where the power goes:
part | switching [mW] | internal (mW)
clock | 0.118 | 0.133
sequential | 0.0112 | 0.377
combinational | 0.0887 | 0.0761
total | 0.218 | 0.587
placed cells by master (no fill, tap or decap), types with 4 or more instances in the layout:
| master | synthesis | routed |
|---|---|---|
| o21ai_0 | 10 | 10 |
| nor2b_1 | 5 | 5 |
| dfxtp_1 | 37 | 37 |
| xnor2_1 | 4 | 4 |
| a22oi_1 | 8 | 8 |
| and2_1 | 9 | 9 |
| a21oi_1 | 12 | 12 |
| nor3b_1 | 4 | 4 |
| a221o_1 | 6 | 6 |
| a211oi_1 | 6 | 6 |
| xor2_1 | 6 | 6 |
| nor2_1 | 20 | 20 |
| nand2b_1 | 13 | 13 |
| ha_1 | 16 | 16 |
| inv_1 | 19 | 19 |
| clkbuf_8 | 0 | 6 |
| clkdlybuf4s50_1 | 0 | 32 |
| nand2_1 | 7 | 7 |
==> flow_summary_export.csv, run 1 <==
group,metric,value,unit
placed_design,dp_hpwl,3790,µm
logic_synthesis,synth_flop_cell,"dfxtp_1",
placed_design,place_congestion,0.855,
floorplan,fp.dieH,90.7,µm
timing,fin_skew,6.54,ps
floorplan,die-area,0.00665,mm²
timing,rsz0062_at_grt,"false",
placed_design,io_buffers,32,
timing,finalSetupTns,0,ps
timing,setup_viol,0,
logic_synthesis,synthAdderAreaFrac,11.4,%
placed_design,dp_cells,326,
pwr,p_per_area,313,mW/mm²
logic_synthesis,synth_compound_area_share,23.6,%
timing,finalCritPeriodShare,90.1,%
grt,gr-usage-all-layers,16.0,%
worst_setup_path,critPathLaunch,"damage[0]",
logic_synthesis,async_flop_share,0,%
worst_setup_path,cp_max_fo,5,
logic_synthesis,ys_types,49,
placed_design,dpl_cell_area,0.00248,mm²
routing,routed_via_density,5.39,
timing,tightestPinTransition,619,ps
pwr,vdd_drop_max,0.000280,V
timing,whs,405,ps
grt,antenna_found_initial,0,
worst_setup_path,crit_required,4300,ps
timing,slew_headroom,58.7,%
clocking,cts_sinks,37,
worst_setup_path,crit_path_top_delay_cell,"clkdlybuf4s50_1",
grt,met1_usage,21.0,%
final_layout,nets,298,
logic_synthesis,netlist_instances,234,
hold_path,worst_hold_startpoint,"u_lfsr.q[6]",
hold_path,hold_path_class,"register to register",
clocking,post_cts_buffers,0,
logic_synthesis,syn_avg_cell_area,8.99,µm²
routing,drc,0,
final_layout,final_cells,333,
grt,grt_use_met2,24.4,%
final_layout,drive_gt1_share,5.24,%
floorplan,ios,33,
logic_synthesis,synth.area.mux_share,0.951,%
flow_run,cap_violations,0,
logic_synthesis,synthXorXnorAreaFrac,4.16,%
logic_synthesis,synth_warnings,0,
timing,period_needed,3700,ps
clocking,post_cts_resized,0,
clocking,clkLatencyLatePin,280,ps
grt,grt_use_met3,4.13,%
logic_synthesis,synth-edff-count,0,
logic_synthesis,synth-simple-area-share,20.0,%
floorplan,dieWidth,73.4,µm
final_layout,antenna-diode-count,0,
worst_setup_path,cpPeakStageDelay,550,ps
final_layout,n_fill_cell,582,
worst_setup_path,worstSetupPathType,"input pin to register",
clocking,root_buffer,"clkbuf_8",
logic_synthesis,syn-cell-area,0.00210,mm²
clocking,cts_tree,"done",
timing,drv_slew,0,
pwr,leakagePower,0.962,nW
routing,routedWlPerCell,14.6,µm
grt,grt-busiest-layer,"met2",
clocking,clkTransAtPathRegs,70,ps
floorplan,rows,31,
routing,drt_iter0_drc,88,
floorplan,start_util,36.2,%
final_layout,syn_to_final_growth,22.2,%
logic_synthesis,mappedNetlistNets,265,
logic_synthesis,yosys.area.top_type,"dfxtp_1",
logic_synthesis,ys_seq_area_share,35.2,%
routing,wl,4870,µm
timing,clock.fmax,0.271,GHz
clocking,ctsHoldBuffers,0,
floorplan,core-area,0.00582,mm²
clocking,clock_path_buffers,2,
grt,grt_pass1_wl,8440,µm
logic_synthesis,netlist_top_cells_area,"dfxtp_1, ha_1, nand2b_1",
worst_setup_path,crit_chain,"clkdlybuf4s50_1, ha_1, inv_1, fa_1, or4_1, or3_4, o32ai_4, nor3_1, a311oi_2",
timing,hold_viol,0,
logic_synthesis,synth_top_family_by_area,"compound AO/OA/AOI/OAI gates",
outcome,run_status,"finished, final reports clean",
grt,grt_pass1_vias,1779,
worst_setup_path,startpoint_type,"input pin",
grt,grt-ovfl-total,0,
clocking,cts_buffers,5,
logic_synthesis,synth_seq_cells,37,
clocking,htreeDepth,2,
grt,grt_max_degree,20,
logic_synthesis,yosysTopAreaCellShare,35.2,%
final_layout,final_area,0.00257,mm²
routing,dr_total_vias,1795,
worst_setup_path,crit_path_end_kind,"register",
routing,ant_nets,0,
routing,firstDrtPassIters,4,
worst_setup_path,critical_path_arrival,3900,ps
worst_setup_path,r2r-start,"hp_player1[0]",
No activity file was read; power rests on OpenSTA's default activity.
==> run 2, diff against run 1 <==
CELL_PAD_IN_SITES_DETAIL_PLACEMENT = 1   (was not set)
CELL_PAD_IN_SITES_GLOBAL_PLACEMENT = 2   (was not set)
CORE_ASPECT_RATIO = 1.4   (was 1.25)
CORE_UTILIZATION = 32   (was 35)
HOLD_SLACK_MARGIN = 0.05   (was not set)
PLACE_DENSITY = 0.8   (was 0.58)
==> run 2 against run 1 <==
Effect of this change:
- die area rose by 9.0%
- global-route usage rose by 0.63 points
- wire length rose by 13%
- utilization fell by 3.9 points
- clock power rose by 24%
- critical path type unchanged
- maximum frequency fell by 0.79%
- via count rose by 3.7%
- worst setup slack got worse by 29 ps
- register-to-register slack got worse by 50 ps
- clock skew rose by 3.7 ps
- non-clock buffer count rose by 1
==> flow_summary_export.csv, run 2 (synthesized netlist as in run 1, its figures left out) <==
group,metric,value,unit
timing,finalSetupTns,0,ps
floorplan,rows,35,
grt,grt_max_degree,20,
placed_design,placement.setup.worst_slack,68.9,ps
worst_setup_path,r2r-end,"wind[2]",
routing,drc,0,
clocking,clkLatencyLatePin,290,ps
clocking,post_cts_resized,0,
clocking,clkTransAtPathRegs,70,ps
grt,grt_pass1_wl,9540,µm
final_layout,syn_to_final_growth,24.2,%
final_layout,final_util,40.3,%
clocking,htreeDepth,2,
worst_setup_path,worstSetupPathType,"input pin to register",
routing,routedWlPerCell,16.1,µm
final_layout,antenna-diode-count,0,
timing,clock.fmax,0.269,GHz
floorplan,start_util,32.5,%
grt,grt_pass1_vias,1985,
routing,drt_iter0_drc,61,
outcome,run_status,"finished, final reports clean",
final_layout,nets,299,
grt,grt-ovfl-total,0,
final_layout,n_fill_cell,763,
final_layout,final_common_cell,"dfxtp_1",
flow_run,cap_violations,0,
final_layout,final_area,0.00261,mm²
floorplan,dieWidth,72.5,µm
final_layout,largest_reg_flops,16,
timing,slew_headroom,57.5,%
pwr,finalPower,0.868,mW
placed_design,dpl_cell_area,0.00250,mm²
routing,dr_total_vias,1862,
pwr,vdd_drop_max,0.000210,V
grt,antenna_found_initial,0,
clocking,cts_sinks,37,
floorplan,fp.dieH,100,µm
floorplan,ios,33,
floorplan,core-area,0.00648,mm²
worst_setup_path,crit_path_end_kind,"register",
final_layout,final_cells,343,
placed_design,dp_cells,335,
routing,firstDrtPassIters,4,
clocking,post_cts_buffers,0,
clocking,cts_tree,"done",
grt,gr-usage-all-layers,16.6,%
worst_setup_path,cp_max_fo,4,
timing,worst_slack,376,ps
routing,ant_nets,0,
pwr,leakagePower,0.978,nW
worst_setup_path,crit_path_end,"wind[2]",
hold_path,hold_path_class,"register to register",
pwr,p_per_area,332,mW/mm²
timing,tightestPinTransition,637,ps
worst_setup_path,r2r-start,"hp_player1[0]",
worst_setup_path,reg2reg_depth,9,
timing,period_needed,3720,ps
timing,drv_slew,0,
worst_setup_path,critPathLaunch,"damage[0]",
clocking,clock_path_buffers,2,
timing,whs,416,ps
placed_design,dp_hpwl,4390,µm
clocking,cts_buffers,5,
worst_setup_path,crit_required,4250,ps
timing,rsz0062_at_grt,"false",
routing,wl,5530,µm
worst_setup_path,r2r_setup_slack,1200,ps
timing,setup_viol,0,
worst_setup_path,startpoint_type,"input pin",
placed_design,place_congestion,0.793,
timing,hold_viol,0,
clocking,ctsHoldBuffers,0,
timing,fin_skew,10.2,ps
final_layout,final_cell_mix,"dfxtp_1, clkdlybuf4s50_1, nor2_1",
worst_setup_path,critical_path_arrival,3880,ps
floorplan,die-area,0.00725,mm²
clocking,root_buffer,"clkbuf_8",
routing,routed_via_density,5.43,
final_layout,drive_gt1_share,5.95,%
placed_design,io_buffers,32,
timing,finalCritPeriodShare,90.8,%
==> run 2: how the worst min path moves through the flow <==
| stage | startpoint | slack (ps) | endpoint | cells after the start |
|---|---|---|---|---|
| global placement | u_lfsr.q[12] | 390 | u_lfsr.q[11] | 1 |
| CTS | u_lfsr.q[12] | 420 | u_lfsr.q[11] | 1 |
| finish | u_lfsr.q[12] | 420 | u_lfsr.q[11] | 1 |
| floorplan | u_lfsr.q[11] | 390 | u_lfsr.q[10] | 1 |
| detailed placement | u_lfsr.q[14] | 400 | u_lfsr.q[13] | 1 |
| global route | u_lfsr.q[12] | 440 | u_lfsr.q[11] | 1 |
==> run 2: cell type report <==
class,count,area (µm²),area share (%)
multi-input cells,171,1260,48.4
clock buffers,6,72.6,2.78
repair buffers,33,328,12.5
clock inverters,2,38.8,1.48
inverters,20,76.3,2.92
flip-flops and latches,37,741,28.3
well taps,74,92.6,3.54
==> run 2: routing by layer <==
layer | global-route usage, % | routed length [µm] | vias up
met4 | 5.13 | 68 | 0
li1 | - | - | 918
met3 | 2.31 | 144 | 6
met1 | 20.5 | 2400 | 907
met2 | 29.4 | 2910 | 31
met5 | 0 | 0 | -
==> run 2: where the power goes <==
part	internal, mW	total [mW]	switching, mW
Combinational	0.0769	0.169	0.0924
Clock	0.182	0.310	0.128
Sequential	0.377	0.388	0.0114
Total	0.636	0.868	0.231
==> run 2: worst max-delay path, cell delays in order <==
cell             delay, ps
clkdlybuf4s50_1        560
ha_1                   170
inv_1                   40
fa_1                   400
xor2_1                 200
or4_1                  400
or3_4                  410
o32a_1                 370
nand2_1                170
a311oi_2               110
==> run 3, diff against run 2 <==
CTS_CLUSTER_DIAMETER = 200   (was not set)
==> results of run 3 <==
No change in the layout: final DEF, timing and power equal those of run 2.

* **Action item**: Please report every line of the listing that contains the string "points".

* **Response area**:
- global-route usage rose by 0.63 points
- utilization fell by 3.9 points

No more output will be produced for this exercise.